What needs to be done -> If a line of the data below holds the word "default", list it.
------ Information
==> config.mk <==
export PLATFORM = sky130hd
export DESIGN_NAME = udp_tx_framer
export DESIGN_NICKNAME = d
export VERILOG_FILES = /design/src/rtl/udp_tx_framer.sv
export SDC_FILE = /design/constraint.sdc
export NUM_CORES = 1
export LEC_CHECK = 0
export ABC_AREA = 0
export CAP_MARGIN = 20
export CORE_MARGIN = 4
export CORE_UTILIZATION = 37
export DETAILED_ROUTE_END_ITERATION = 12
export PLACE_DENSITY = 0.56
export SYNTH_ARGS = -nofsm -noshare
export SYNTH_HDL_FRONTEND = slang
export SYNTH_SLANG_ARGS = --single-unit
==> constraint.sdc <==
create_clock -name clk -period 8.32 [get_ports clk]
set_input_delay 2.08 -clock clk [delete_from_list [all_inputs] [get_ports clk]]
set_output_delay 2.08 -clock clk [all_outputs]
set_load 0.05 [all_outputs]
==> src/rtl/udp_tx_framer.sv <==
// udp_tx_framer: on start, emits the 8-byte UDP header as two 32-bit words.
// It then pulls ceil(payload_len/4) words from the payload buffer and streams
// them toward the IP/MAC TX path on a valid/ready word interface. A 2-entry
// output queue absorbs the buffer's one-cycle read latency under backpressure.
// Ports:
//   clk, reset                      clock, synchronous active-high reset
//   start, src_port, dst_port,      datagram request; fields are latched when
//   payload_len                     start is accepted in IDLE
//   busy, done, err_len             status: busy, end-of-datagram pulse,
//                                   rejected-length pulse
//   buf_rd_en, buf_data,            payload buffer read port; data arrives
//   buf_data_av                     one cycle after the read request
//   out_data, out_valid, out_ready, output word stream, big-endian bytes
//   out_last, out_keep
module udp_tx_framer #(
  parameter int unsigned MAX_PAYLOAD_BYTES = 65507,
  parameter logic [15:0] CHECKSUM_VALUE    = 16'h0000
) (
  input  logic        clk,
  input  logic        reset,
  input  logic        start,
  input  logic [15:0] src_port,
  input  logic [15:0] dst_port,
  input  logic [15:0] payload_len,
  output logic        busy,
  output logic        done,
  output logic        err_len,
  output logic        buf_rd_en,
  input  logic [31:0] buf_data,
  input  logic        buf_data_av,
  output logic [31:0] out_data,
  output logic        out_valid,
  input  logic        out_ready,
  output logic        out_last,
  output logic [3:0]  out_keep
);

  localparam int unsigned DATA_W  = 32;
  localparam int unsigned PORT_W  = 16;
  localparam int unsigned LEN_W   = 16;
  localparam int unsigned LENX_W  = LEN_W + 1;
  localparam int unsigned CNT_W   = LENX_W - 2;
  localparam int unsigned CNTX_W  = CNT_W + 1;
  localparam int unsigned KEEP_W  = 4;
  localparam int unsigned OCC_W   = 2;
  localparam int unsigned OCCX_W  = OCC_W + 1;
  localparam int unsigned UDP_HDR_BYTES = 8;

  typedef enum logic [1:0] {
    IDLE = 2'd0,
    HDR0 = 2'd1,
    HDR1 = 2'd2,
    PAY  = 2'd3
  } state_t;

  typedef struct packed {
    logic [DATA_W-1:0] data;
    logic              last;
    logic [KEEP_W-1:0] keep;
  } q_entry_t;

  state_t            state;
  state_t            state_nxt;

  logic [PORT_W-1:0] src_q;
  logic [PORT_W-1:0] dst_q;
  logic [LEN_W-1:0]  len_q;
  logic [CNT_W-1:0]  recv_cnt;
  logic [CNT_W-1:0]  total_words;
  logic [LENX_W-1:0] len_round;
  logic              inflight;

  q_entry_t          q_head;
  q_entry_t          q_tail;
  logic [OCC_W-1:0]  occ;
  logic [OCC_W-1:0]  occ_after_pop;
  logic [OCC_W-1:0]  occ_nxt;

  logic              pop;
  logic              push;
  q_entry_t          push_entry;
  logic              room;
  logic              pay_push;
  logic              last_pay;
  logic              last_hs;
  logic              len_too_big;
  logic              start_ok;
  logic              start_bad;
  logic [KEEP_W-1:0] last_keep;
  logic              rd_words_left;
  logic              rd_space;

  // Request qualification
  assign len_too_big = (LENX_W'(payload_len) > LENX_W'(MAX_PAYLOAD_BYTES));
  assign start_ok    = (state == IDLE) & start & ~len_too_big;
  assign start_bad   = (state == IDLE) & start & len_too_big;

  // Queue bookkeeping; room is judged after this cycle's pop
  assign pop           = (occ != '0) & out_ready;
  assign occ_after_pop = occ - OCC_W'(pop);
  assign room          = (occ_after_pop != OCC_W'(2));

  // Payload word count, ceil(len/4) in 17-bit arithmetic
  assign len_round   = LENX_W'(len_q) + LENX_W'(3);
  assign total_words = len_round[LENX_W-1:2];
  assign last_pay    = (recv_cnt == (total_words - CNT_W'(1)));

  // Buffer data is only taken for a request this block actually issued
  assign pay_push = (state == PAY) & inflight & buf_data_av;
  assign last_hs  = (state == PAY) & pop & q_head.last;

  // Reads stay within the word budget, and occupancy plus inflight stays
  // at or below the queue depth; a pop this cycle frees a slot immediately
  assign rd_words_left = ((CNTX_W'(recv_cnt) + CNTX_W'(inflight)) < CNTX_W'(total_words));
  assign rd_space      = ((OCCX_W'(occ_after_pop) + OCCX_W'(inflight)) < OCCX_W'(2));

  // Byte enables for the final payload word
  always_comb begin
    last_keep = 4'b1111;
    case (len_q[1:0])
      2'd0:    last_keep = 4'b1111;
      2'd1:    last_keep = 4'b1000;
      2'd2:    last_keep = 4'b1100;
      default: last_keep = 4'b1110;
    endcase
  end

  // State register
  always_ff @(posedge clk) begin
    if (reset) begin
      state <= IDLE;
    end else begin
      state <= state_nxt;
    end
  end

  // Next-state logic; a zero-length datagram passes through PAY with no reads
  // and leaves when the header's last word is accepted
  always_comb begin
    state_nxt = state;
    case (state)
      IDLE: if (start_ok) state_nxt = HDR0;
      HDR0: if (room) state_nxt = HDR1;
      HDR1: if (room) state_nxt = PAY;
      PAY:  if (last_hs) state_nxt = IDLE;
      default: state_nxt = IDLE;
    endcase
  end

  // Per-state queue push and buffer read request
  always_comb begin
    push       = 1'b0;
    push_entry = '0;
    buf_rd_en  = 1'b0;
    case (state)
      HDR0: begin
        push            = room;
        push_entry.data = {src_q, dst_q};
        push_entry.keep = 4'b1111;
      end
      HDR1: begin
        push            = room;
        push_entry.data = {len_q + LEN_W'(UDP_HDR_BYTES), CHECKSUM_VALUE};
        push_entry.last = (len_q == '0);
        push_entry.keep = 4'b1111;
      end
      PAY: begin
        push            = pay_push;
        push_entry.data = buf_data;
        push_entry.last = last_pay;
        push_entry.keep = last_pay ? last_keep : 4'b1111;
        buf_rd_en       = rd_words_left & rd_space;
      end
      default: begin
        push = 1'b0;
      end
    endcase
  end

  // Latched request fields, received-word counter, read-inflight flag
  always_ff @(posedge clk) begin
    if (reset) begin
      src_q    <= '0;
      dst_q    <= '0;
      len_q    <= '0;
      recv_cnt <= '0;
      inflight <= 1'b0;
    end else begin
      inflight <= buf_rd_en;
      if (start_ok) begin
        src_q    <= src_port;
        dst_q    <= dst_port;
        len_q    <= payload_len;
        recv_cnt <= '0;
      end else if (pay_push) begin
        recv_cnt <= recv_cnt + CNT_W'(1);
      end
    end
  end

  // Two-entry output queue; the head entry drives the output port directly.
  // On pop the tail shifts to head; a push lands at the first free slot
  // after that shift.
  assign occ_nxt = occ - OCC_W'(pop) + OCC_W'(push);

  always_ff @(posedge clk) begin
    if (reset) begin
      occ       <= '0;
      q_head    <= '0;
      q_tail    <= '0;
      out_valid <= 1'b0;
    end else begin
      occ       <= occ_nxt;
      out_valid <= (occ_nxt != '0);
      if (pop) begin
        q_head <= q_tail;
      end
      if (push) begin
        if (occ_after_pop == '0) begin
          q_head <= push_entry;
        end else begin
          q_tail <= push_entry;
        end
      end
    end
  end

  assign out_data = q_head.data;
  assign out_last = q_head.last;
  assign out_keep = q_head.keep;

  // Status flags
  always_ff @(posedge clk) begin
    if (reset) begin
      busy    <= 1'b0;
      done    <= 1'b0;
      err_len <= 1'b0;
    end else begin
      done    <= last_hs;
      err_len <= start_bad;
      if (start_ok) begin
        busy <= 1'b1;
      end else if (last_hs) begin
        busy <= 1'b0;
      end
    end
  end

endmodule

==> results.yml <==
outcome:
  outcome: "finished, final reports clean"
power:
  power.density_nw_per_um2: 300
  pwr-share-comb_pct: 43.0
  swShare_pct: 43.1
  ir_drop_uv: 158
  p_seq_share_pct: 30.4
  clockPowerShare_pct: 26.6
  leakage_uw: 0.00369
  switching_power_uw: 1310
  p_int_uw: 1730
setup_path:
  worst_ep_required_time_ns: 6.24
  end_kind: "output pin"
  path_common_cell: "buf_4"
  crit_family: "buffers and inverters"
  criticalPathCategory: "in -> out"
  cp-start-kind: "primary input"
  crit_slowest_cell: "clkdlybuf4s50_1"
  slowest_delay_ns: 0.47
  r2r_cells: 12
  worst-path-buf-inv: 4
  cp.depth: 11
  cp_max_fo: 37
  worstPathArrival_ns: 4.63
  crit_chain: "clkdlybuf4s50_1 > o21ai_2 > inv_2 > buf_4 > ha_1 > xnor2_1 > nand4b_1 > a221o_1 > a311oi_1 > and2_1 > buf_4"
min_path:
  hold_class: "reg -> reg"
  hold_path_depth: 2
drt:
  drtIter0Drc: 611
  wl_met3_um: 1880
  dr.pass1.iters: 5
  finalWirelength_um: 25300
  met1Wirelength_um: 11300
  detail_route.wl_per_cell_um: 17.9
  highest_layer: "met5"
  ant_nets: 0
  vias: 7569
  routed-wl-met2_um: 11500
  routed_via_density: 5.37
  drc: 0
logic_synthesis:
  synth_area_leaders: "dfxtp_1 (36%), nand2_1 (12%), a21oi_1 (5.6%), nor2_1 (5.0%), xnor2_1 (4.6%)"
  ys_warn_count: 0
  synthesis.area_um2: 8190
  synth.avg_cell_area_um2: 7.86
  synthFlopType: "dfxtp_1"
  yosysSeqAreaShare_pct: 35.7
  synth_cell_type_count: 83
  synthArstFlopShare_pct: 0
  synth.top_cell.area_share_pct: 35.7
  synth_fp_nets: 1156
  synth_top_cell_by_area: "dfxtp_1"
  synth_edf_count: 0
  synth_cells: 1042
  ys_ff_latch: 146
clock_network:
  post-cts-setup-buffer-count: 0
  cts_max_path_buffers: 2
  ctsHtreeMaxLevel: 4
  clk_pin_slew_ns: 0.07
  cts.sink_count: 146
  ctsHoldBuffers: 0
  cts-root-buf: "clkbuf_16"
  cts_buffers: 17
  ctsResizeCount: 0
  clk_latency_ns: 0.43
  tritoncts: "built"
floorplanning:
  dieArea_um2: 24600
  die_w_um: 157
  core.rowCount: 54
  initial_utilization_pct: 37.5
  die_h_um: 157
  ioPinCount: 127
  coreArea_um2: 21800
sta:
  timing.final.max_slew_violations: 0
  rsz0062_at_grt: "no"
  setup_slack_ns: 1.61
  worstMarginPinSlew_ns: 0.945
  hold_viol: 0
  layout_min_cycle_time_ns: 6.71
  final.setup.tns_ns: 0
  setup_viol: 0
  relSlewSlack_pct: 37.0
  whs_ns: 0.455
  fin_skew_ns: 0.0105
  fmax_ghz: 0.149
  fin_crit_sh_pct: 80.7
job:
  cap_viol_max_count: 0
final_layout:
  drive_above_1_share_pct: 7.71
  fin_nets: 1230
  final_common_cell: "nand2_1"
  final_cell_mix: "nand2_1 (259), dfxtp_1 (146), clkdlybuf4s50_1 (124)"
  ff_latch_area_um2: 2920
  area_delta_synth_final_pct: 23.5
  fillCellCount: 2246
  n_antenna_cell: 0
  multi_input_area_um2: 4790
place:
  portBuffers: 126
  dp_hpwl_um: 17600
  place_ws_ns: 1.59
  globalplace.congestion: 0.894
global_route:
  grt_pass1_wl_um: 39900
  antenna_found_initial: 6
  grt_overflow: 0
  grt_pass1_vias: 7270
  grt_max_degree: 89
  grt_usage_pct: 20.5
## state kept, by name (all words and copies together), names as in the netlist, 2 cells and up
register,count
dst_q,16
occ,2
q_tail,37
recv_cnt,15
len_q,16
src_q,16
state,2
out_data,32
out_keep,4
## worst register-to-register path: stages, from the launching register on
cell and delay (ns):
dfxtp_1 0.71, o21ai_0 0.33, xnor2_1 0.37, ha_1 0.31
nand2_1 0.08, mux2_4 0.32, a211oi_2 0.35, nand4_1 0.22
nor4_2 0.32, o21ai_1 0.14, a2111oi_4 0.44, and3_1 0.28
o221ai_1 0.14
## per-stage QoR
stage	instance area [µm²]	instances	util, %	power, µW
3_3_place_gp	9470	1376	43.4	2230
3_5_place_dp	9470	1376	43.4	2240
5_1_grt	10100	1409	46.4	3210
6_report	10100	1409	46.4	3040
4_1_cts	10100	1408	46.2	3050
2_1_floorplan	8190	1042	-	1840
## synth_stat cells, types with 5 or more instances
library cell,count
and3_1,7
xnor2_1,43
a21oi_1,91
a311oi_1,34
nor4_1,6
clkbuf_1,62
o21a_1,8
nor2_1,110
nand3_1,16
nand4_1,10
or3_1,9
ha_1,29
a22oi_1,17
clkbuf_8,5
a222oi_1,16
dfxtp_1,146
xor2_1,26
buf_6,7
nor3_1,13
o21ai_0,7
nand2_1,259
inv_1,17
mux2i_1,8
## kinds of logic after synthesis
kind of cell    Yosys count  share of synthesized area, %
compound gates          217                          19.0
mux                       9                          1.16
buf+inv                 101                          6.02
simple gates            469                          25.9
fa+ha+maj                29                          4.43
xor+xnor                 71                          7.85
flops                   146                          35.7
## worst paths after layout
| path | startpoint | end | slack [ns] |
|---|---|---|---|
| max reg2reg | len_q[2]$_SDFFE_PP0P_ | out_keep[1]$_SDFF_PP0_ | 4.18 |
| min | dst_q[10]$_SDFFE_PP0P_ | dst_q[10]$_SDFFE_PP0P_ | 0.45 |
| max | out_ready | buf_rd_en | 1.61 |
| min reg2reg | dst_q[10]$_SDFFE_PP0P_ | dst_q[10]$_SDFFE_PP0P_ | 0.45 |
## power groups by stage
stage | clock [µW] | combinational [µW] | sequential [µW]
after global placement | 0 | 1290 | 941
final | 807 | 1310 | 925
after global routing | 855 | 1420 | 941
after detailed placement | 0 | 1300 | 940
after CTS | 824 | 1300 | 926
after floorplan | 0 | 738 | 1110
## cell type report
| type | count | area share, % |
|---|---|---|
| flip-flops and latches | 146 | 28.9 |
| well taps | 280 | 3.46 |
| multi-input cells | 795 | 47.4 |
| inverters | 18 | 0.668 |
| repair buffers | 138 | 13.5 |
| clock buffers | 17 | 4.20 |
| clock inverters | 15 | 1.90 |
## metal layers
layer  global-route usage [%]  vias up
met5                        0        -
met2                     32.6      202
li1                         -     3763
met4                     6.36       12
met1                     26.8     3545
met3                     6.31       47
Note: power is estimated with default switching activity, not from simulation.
------------
Reply ->
      default: last_keep = 4'b1110;
      default: state_nxt = IDLE;
      default: begin
Note: power is estimated with default switching activity, not from simulation.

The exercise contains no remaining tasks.